Wednesday, September 8, 2010

Moving Day

Moving day is coming soon. It may actually be sooner than we thought. And they got us a 2nd floor apartment. So glad for that!! And Saturday we are going to look at the place we will be living. Our original move in date was set for October 1, but it looks like we might be moving in Sept 25. A week sooner.

I can not wait to be finished with school. I feel like we are in this limbo for now. Waiting for life to really begin. Even though I know our life is happening right now.

Monday, August 30, 2010

Homework and Fighting Children

I completed my first essay for my writing class this morning and typed it up and got it turned in on time. A class that I foolish must take because I foolish forgot to take the Regent's tests. So now I am stuck taking a reading class and a writing class. Classes I would not have to take had I taken the test becaue I would have passes the test. Oh well. We live. We learn.

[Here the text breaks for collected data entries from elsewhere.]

==> config.mk <==
export PLATFORM = sky130hd
export DESIGN_NAME = decode_issue
export DESIGN_NICKNAME = d
export VERILOG_FILES = /design/src/rtl/alu_pkg.sv /design/src/rtl/regfile_16x16.sv /design/src/rtl/decode_issue.sv
export SDC_FILE = /design/constraint.sdc
export NUM_CORES = 1
export LEC_CHECK = 0
export CORE_MARGIN = 2
export CORE_UTILIZATION = 36
export DETAILED_ROUTE_END_ITERATION = 16
export PLACE_DENSITY_LB_ADDON = 0.2
export SYNTH_ARGS = -nofsm -noshare
export SYNTH_HDL_FRONTEND = slang
export SYNTH_HIERARCHICAL = 1
export SYNTH_SLANG_ARGS = --single-unit
==> constraint.sdc <==
create_clock -name clk -period 4.4 [get_ports clk]
set_input_delay 0.88 -clock clk [delete_from_list [all_inputs] [get_ports clk]]
set_output_delay 0.88 -clock clk [all_outputs]
set_load 0.01 [all_outputs]
==> src/rtl/alu_pkg.sv <==
// Encodings shared by the decode/issue stage, the ALU and its bench.
package alu_pkg;

    typedef enum logic [3:0] {
        OP_REG   = 4'h0,
        OP_ANDI  = 4'h1,
        OP_ORI   = 4'h2,
        OP_XORI  = 4'h3,
        OP_SPEC  = 4'h4,
        OP_ADDI  = 4'h5,
        OP_ADDUI = 4'h6,
        OP_ADDCI = 4'h7,
        OP_SHIFT = 4'h8,
        OP_SUBI  = 4'h9,
        OP_SUBCI = 4'hA,
        OP_CMPI  = 4'hB,
        OP_BCOND = 4'hC,
        OP_MOVI  = 4'hD,
        OP_MULI  = 4'hE,
        OP_LUI   = 4'hF
    } oper_e;

    typedef enum logic [3:0] {
        F_RSV0 = 4'h0,
        F_AND  = 4'h1,
        F_OR   = 4'h2,
        F_XOR  = 4'h3,
        F_ADD  = 4'h5,
        F_ADDU = 4'h6,
        F_ADDC = 4'h7,
        F_RSV8 = 4'h8,
        F_SUB  = 4'h9,
        F_SUBC = 4'hA,
        F_CMP  = 4'hB,
        F_RSVC = 4'hC,
        F_MOV  = 4'hD,
        F_MUL  = 4'hE,
        F_TEST = 4'hF
    } rfunc_e;

    typedef enum logic [3:0] {
        S_LSHI_L  = 4'h0,
        S_LSHI_R  = 4'h1,
        S_ASHUI_L = 4'h2,
        S_ASHUI_R = 4'h3,
        S_LSH     = 4'h4,
        S_ASHU    = 4'h6
    } sfunc_e;

    typedef enum logic [3:0] {
        X_LOAD  = 4'h0,
        X_STOR  = 4'h4,
        X_JAL   = 4'h8,
        X_JCOND = 4'hC,
        X_SCOND = 4'hD
    } xfunc_e;

    typedef enum logic [3:0] {
        C_EQ = 4'h0, C_NE = 4'h1, C_CS = 4'h2, C_CC = 4'h3,
        C_HI = 4'h4, C_LS = 4'h5, C_GT = 4'h6, C_LE = 4'h7,
        C_FS = 4'h8, C_FC = 4'h9, C_LO = 4'hA, C_HS = 4'hB,
        C_LT = 4'hC, C_GE = 4'hD, C_UC = 4'hE, C_NV = 4'hF
    } cond_e;

    // Arithmetic immediates and branch displacements are signed.
    function automatic logic imm_signed(input oper_e op);
        return op inside {OP_ADDI, OP_ADDUI, OP_ADDCI, OP_SUBI,
                          OP_SUBCI, OP_CMPI, OP_MULI, OP_BCOND};
    endfunction

endpackage

==> src/rtl/regfile_16x16.sv <==
// 16x16 register file: two combinational read ports, one clocked write port.
module regfile_16x16 #(
    parameter int NREG = 16,
    parameter int DW   = 16
) (
    input  logic                    clk,
    input  logic                    rst_n,
    input  logic                    we,
    input  logic [$clog2(NREG)-1:0] waddr,
    input  logic [DW-1:0]           wdata,
    input  logic [$clog2(NREG)-1:0] raddr_a,
    input  logic [$clog2(NREG)-1:0] raddr_b,
    output logic [DW-1:0]           rdata_a,
    output logic [DW-1:0]           rdata_b
);

    logic [DW-1:0] mem [NREG];

    always_ff @(posedge clk or negedge rst_n) begin
        if (!rst_n) begin
            for (int i = 0; i < NREG; i++) begin
                mem[i] <= '0;
            end
        end else if (we) begin
            mem[waddr] <= wdata;
        end
    end

    assign rdata_a = mem[raddr_a];
    assign rdata_b = mem[raddr_b];

endmodule

==> src/rtl/decode_issue.sv <==
// Decode/issue stage feeding the ALU, with a pending-write scoreboard.
// Define WB_BYPASS_EN to forward write-back data in the accept cycle.
module decode_issue
    import alu_pkg::*;
#(
    parameter int NREG = 16,
    parameter int DW   = 16
) (
    input  logic                    clk,
    input  logic                    rst_n,
    input  logic                    in_valid,
    output logic                    in_ready,
    input  logic [15:0]             in_instr,
    output logic                    out_valid,
    input  logic                    out_ready,
    output logic [DW-1:0]           out_dst,
    output logic [DW-1:0]           out_src,
    output logic [3:0]              out_oper,
    output logic [3:0]              out_func,
    output logic [3:0]              out_cond,
    output logic [$clog2(NREG)-1:0] out_waddr,
    output logic                    out_wen,
    output logic                    out_illegal,
    input  logic                    wb_en,
    input  logic [$clog2(NREG)-1:0] wb_addr,
    input  logic [DW-1:0]           wb_data,
    input  logic                    flush
);

    localparam int AW = $clog2(NREG);

    function automatic logic [NREG-1:0] onehot(input logic [AW-1:0] a);
        logic [NREG-1:0] v;
        v    = '0;
        v[a] = 1'b1;
        return v;
    endfunction

    oper_e          op;
    logic [AW-1:0]  dst_reg;
    logic [3:0]     fn_fld;
    logic [AW-1:0]  src_reg;

    assign op      = oper_e'(in_instr[15:12]);
    assign dst_reg = in_instr[11:8];
    assign fn_fld  = in_instr[7:4];
    assign src_reg = in_instr[3:0];

    logic       rd_src;
    logic       wen;
    logic       illegal;
    logic [3:0] func;
    logic [3:0] cond;

    always_comb begin
        rd_src  = 1'b0;
        wen     = 1'b0;
        illegal = 1'b0;
        func    = '0;
        cond    = '0;
        unique case (op)
            OP_REG: begin
                rd_src  = 1'b1;
                func    = fn_fld;
                illegal = fn_fld inside {F_RSV0, F_RSV8, F_RSVC};
                wen     = !illegal && fn_fld != F_CMP
                          && fn_fld != F_TEST;
            end
            OP_SPEC: begin
                rd_src = 1'b1;
                func   = fn_fld;
                wen    = fn_fld inside {X_LOAD, X_JAL, X_SCOND};
                if (fn_fld == X_JCOND) begin
                    cond = dst_reg;
                end else if (fn_fld == X_SCOND) begin
                    cond = src_reg;
                end
            end
            OP_SHIFT: begin
                func   = fn_fld;
                wen    = 1'b1;
                rd_src = fn_fld inside {S_LSH, S_ASHU};
            end
            OP_BCOND: cond = dst_reg;
            OP_CMPI:  ;
            default:  wen = 1'b1;
        endcase
    end

    logic [DW-1:0] rd_raw;
    logic [DW-1:0] rs_raw;

    regfile_16x16 #(
        .NREG (NREG),
        .DW   (DW)
    ) u_rf (
        .clk     (clk),
        .rst_n   (rst_n),
        .we      (wb_en),
        .waddr   (wb_addr),
        .wdata   (wb_data),
        .raddr_a (dst_reg),
        .raddr_b (src_reg),
        .rdata_a (rd_raw),
        .rdata_b (rs_raw)
    );

    logic [NREG-1:0] pending;
    logic [NREG-1:0] pend_eff;
    logic [NREG-1:0] wb_mask;
    logic [DW-1:0]   rd_data;
    logic [DW-1:0]   rs_data;

    assign wb_mask = wb_en ? onehot(wb_addr) : '0;

`ifdef WB_BYPASS_EN
    // A register retiring this cycle is already safe to read.
    assign pend_eff = pending & ~wb_mask;
    assign rd_data  = (wb_en && wb_addr == dst_reg) ? wb_data : rd_raw;
    assign rs_data  = (wb_en && wb_addr == src_reg) ? wb_data : rs_raw;
`else
    assign pend_eff = pending;
    assign rd_data  = rd_raw;
    assign rs_data  = rs_raw;
`endif

    logic hazard;
    logic accept;

    assign hazard = pend_eff[dst_reg]
                  | (rd_src & pend_eff[src_reg])
                  | (wen & pend_eff[dst_reg]);

    assign in_ready = (!out_valid | out_ready) & !hazard & !flush;
    assign accept   = in_valid & in_ready;

    logic [DW-1:0] imm;
    logic [DW-1:0] shamt;
    logic [DW-1:0] src_val;

    assign imm = imm_signed(op)
               ? {{(DW-8){in_instr[7]}}, in_instr[7:0]}
               : {{(DW-8){1'b0}}, in_instr[7:0]};
    assign shamt   = {{(DW-4){1'b0}}, src_reg};
    assign src_val = rd_src ? rs_data
                   : (op == OP_SHIFT) ? shamt : imm;

    logic [NREG-1:0] set_mask;
    logic [NREG-1:0] drop_mask;

    // Set beats a same-cycle clear; a flushed writer releases its target.
    assign set_mask  = (accept & wen) ? onehot(dst_reg) : '0;
    assign drop_mask = (flush & out_valid & out_wen)
                     ? onehot(out_waddr) : '0;

    always_ff @(posedge clk or negedge rst_n) begin
        if (!rst_n) begin
            pending <= '0;
        end else begin
            pending <= (pending & ~wb_mask & ~drop_mask) | set_mask;
        end
    end

    always_ff @(posedge clk or negedge rst_n) begin
        if (!rst_n) begin
            out_valid   <= 1'b0;
            out_dst     <= '0;
            out_src     <= '0;
            out_oper    <= '0;
            out_func    <= '0;
            out_cond    <= '0;
            out_waddr   <= '0;
            out_wen     <= 1'b0;
            out_illegal <= 1'b0;
        end else if (flush) begin
            out_valid <= 1'b0;
        end else if (accept) begin
            out_valid   <= 1'b1;
            out_dst     <= rd_data;
            out_src     <= src_val;
            out_oper    <= op;
            out_func    <= func;
            out_cond    <= cond;
            out_waddr   <= dst_reg;
            out_wen     <= wen;
            out_illegal <= illegal;
        end else if (out_ready) begin
            out_valid <= 1'b0;
        end
    end

endmodule

**Yosys cells after proc, flatten, opt, wreduce, memory -nomap -nowiden**

Index checks and enable logic that the tools add are counted.
Widths: inputs -> output; s select.

- Output and inout bits: 52
- Register bits: 323
- Bits of input ports: 42
- Word-level logic and storage cells: 130

- Mux-type cells: 35
- Reductions and logical operators: 21
- Order comparisons: 11
- Bitwise gates (word level): 20
- Equal/unequal tests: 17

Operator list:

| operator | number |
|---|---|
| $bwmux 256 | 1 |
| $mux 16 | 11 |
| $bmux 16 s4 | 2 |
| $demux 16 s4 | 1 |
| $eq 4x4->1 const B | 9 |
| $and 16x16->16 | 2 |
| $not 16->16 | 2 |
| $eq 4x3->1 const B | 6 |
| $lt 4x5->1 const B | 4 |
| $or 16x16->16 | 1 |
| $ge 5x5->1 const B | 3 |
| $not 4->5 | 3 |
| $demux 1 s4 | 3 |
| $ge 4x1->1 const B | 3 |
| $mux 4 | 3 |
| $mux 1 | 9 |
| $reduce_bool 3->1 | 3 |
| $and 1x1->1 | 8 |
| $bmux 1 s4 | 2 |
| $logic_not 4->1 | 2 |
| $ne 4x4->1 const B | 2 |
| $pmux 4 s2 | 1 |
| $reduce_bool 8->1 | 1 |
| $logic_and 1x1->1 | 6 |
| 10 further kinds | 16 |

**Depth between registers and ports, before layout**

Gate-level depths: netlist (run 1).

- Word-level depth: 15
- Gate-level depth with buffers: 10

**Cells and area by module**

Netlist (run 1), hierarchy kept.

By module, submodules not included:

| module | times used | sequential area each (um^2) | cells an instance | area each (um^2) |
|---|---|---|---|---|
| regfile_16x16 | 1 | 6406.1 | 849 | 13470.4 |
| decode_issue | 1 | 1676.6 | 315 | 3579.7 |

**Least setup slack after synthesis (run 1)**

OpenSTA, ideal clock, no wires.

- Path type: in2out
- Start point: in in_instr[4]
- End point: out in_ready
- Stages: 6
- Data required time: 3.520 ns
- Slack: 1.381 ns
- Arrival: 2.139 ns
- Cell sequence: buf_2 > or4b_4 > a21boi_4 > nand4_1 > nand2_1 > nor3_1

- Longest elaborated chain between the ends: 11

RTL lines:

| what | RTL line | source |
|---|---|---|
| from (decl) | decode_issue.sv:13 | `input logic [15:0] in_instr,` |
| $eq 4x4->1, or another cell as far along | decode_issue.sv:65, decode_issue.sv:72 |  |
| $reduce_bool 3->1 | decode_issue.sv:65 | `illegal = fn_fld inside {F_RSV0, F_RSV8, F_RSVC};` |
| $logic_not 1->1 | decode_issue.sv:66 | `wen = !illegal && fn_fld != F_CMP` |
| $logic_and 1x1->1 | decode_issue.sv:66 |  |
| $logic_and 1x1->1 | decode_issue.sv:67 | `&& fn_fld != F_TEST;` |
| $pmux 1 s3 | decode_issue.sv:61 | `unique case (op)` |
| $and 1x1->1 | decode_issue.sv:132 | `\| (wen & pend_eff[dst_reg]);` |
| $or 1x1->1 * | decode_issue.sv:132 |  |
| $logic_not 1->1 * | decode_issue.sv:134 | `assign in_ready = (!out_valid \| out_ready) & !hazard & !flush;` |
| $and 1x1->1 * (2 in series) | decode_issue.sv:134 |  |
| to (decl) | decode_issue.sv:12 | `output logic in_ready,` |

Mark *: on every way between the ends. The rest lies on a longest branch, timed or not.

**Final worst setup path (run 1)**

- Start point: in in_instr[10]
- End point: out in_ready

- Longest elaborated chain between the ends: 7

RTL lines:

| what | RTL line |
|---|---|
| $bmux 1 s4 * | decode_issue.sv:130, decode_issue.sv:132 |
| $mux 1 (implied by the code) * | decode_issue.sv:130, decode_issue.sv:132 |
| $or 1x1->1 or $and 1x1->1 (tied branches) | decode_issue.sv:131, decode_issue.sv:132 |
| $or 1x1->1 * | decode_issue.sv:132 |
| $logic_not 1->1 * | decode_issue.sv:134 |
| $and 1x1->1 * (2 in series) | decode_issue.sv:134 |

Mark *: on every way between the ends. The rest lies on a longest branch, timed or not. The select of a mux whose other input is x is not followed.

==> summary by stage, run 1 <==
Logic synthesis
The fraction of registers with async set or reset after synthesis is 1.00. After synthesis, the most frequently instantiated cells are 323 x sky130_fd_sc_hd__dfrtp_1, 257 x sky130_fd_sc_hd__mux2_2, 130 x sky130_fd_sc_hd__mux4_2. In the synthesized netlist, the number of instances is 1164. The most used flip-flop cell after synthesis is sky130_fd_sc_hd__dfrtp_1.

Ranked by total cell area, the synthesized netlist is headed by sky130_fd_sc_hd__dfrtp_1 47%, sky130_fd_sc_hd__mux4_2 17%, sky130_fd_sc_hd__mux2_2 17%. Synthesis produced a netlist with a net count of 1206. The most instantiated library cell after synthesis is sky130_fd_sc_hd__dfrtp_1. The sequential cell area fraction in the yosys report is 0.474. A synthesized cell averages 14.6 um^2. The number of flops mapped to enable cells by yosys is 0. The post-synthesis cell area is 17100 um^2. Of the post-synthesis cell area, the dominant cell type holds 0.474. The largest area contributor in the synthesized netlist is sky130_fd_sc_hd__dfrtp_1.

The synthesis-stage register bit count is 323. The count of synthesis-stage warnings from yosys is 6. After synthesis, the netlist uses 57 different library cells.

STA
Setup repair after global routing left no endpoint under its margin. Measured against its own limit, the worst slew margin works out to 0.342. The count of pins over their slew limit is 0. At the pin with the least slew margin, the transition time is 0.987 ns. The total of endpoints with negative setup slack in the final report is 0. The shortest clock period the worst path allows after layout is 4.01 ns. The worst hold slack is 0.359 ns. The period utilization is 0.911. The aggregate negative setup slack is 0 ns.

The final number of hold-violating endpoints is 0. For the final database, setup skew stands at 0.0187 ns. The fmax is 250 MHz.

Clock network
The number of instances resized during post-cts repair is 0. TritonCTS built the clock tree. Buffers inserted during clock tree synthesis total 39. For the worst-skew pair, the clock arrives at the later sink with an insertion delay of 0.54 ns.

The root buffer cell is sky130_fd_sc_hd__clkbuf_16. Clock-pin slew was measured on the worst setup and hold paths at 0.06 ns. The clock net in this run drives a total of 323 sinks. The number of hold buffers added after CTS was 0. The maximum root-to-sink buffer count is 3. The H-tree generated during clock tree synthesis spans 2 levels. The number of setup buffers added after CTS is 0.

Run status
The run finished, with violations left. The final reports fail on DRC.

GRT
The via count of the first global-routing pass came to 11534. For this run, the total global-route usage over all layers was measured as 0.211. The number of antenna violations at the first check in global routing was 1.

Entering global routing, the biggest net connects 92 pins. The first global-routing pass estimated 77.4 mm of wire. For this run the aggregate overflow at the end of global routing stands at 0.

Setup path
The worst endpoint required time is 3.52 ns. Data arrives at the worst endpoint at 3.13 ns. The sort of element at the end of the critical path is an output pin. The sort of element at the start of the critical path is an input pin. The maximum fanout encountered on the critical timing path is 11. The critical path in this run is classified as input pin to output pin.

Power
Of the total power, combinational logic draws 0.241. Of the total power, the share spent switching nets is 0.281. In this run the power spent charging and discharging nets is 2730 uW. The share of total power dissipated in sequential elements is 0.435.

The leakage component of the power is 0.00822 uW. VDD sags by at most 354 uV. The internal cell power is 6980 uW. The clock network power share is 0.324.

The power per standard cell area is 487 nW/um^2.

Die
The placement row count is 79. Pin placement for this block handled 94 I/O pins. The die span in y is 222 um.

The total area inside the core boundary comes to 46700 um^2. In this run the horizontal extent of the chip is 222 um. The starting utilization of the core area is 0.365. The die covers 49100 um^2.

Final layout
The fraction of final layout cells with drive strength greater than 1 is 0.429. Counting the fill cells in the layout gives 4299. After the last flow step, the layout net total stands at 1292.

For this run, the number of standard cells in the final layout without fillers is 1886. The area growth from synthesis to layout is 17.0%. The cell area after layout is 20000 um^2. The antenna diode count is 0.

Route
The number of nets still failing antenna checks after routing is 0. Summed over all layers, the routed wires come to 51.5 mm. For this run, the detailed router's first-pass iteration total came to 11. The remaining design rule violation count is 5.

The DRC marker count from the first detailed-route iteration is 804. The routed via count divided by cell count is 5.85. Detailed routing inserted a total of 11027 vias. The average wire per standard cell is 27.3 um.

Placement
Summed over all nets, the half-perimeter wirelength after detailed placement is 30.4 mm. The final RePlAce weighted congestion is 0.872. After detailed placement, the design holds a cell count of 1816. The count of input and output buffers is 93.

Once placement finished, the instance area stood at 18700 um^2.

Hold path
The tightest min-delay check is of the input pin to async pin type.

Run
The max-capacitance violation count is 0.
power groups by stage:
stage | registers [uW] | clock network, uW | logic (uW)
after floorplan | 4160 | 0 | 1530
after detailed placement | 4260 | 0 | 2350
final | 4220 | 3150 | 2340
after CTS | 4220 | 3240 | 2360
after global routing | 4320 | 3370 | 2510
after global placement | 4220 | 0 | 2320
placed cells by master (no fill, tap or decap), types with 9 or more instances in the layout:
cell                              Yosys  layout
sky130_fd_sc_hd__inv_1               16      16
sky130_fd_sc_hd__clkinv_2             0       9
sky130_fd_sc_hd__o41ai_1             12      12
sky130_fd_sc_hd__mux2_4              11      11
sky130_fd_sc_hd__mux2i_1             21      21
sky130_fd_sc_hd__buf_4                6      51
sky130_fd_sc_hd__mux4_2             130     130
sky130_fd_sc_hd__a21oi_1             10      10
sky130_fd_sc_hd__a22oi_1             65      65
sky130_fd_sc_hd__mux2_2             257     257
sky130_fd_sc_hd__mux2_1              33      33
sky130_fd_sc_hd__nand2b_1            13      13
sky130_fd_sc_hd__o221ai_1            12      12
sky130_fd_sc_hd__clkdlybuf4s50_1      0      88
sky130_fd_sc_hd__nand2_1             53      53
sky130_fd_sc_hd__clkbuf_16            0      40
sky130_fd_sc_hd__dfrtp_1            323     323
logic make-up (layout without fill, tap and decap cells):
family / Yosys count / after routing / share of synthesized area
mux: 452 / 452 / 0.385
flops: 323 / 323 / 0.474
compound gates: 127 / 127 / 0.0570
buf+inv: 115 / 230 / 0.0346
xor+xnor: 1 / 1 / 0.000514
simple gates: 146 / 146 / 0.0485
routing by layer:
layer  vias up  GRT usage  part of all wire
li1       4679          -                 -
met1      5912      0.307              0.47
met2       342      0.320              0.44
met3        92     0.0349             0.055
met4         2     0.0684             0.033
met5         -          0           0.00025
worst max-delay path, cell delays in order:
cell,delay [ns]
sky130_fd_sc_hd__clkdlybuf4s50_1,0.61
sky130_fd_sc_hd__and3_1,0.29
sky130_fd_sc_hd__a222oi_1,0.49
sky130_fd_sc_hd__nand2_1,0.10
sky130_fd_sc_hd__nor3_1,0.20
sky130_fd_sc_hd__clkdlybuf4s50_1,0.56
cell type report:
| cell class | count | area, um^2 | share of cell area |
|---|---|---|---|
| clock buffer | 55 | 1130 | 0.0565 |
| timing repair buffer | 144 | 1360 | 0.0681 |
| multi-input combinational | 726 | 8440 | 0.423 |
| tap | 607 | 759 | 0.0381 |
| sequential | 323 | 8080 | 0.405 |
| clock inverter | 15 | 124 | 0.00621 |
| inverter | 16 | 60.1 | 0.00301 |
state kept, by name (all words and copies together) (netlist names):
name and flops:
u_rf/mem 256, out_dst 16, out_src 16, pend_eff 16, out_cond 4, out_func 4
out_oper 4, out_waddr 4, out_illegal 1, out_valid 1, out_wen 1
worst paths after layout:
kind	startpoint	endpoint	slack, ns	cells past startpoint
min	rst_n	u_rf/mem[194]	0.36	1
max	in_instr[10]	in_ready	0.39	6
max reg2reg	pend_eff[15]	pend_eff[2]	1.79	5
min in group clk	out_dst[14]	out_dst[14]	0.49	1
max in group asynchronous	rst_n	u_rf/mem[206]	2.98	2
min reg2reg	out_dst[14]	out_dst[14]	0.49	1
per-stage QoR:
step	setup slack (ns)	utilization	total power (uW)
after floorplan	1.38	-	5690
after global placement	0.371	0.401	6540
after detailed placement	0.395	0.401	6610
after CTS	0.383	0.428	9810
after global routing	0.235	0.428	10200
final	0.393	0.428	9710
Power figures use the tool's default switching activity.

This morning Trent adn Emily have been bickering aimlessly over everything. It is such an annoying sound. It almost interfered with me getting my assignment turned in on time. Luckily I was able to calm the waters to give me just enough time to finish typing and submit my work.

Afterwards was a little different story. They fought more over cars being stolen and blankets being captured. Emily like to aggravate Trent because she knows she will get such a dramatic performance from him. Unfortunately for me bathroom time never means quiet or alone time. (Emily is pretty much attached at the hip). The fight was brought into the bathroom, as I sit helplessly on the toilet. Thank goodness I have been working with Trent on not tackling Emily to the floor everytime she takes his toys. I was able to keep Trent somewhat calm and I got the car from Emily. I asked Trent if there was something she could play with, and he gives me this look like "I know, I know." haha. I have also been trying to get him to give her something in return of his toy. So maybe she won't steal it back.

For the most part my days are a little easier with Brenna and Keegan in school. But now Emily needs entertaining. Before she followed the three older kids around.

Well naptime calls and I think it is time for me to get a little shut eye too.

Thursday, August 26, 2010

First Grade, New Places, New Beginnings, Old and New friends

Brenna started first grade this week, and at our top school choice. YAY!! She has a first year teacher, which has made the transition into a new school easier. Brenna is a very resilient little girl though. She handles change very well.

This move has been good and a little difficult. Trent has probably had the hardest time with the change. He just wants his own room with his own bed and his own toys. I can't blame him. Living with another family is very hard and trying sometimes. I love my sister and her family, but I like my own space.

We move into our apartment in a month though. So it is coming on quickly. We have been here at my sisters for almost 2 months now. And at one point I really thought I was going to lose it. Mainly because I never got a break from all 5 kids. But as it is getting closer to our move-in date it is getting easier.

I have been seeing a lot of people I went to school with when I lived here years ago. That is really neat. And how cool is it that my best friend from when I lived here lives in the same apartment complex as my sister. It feels good to be a little familiar with things even though this is a new place for our family.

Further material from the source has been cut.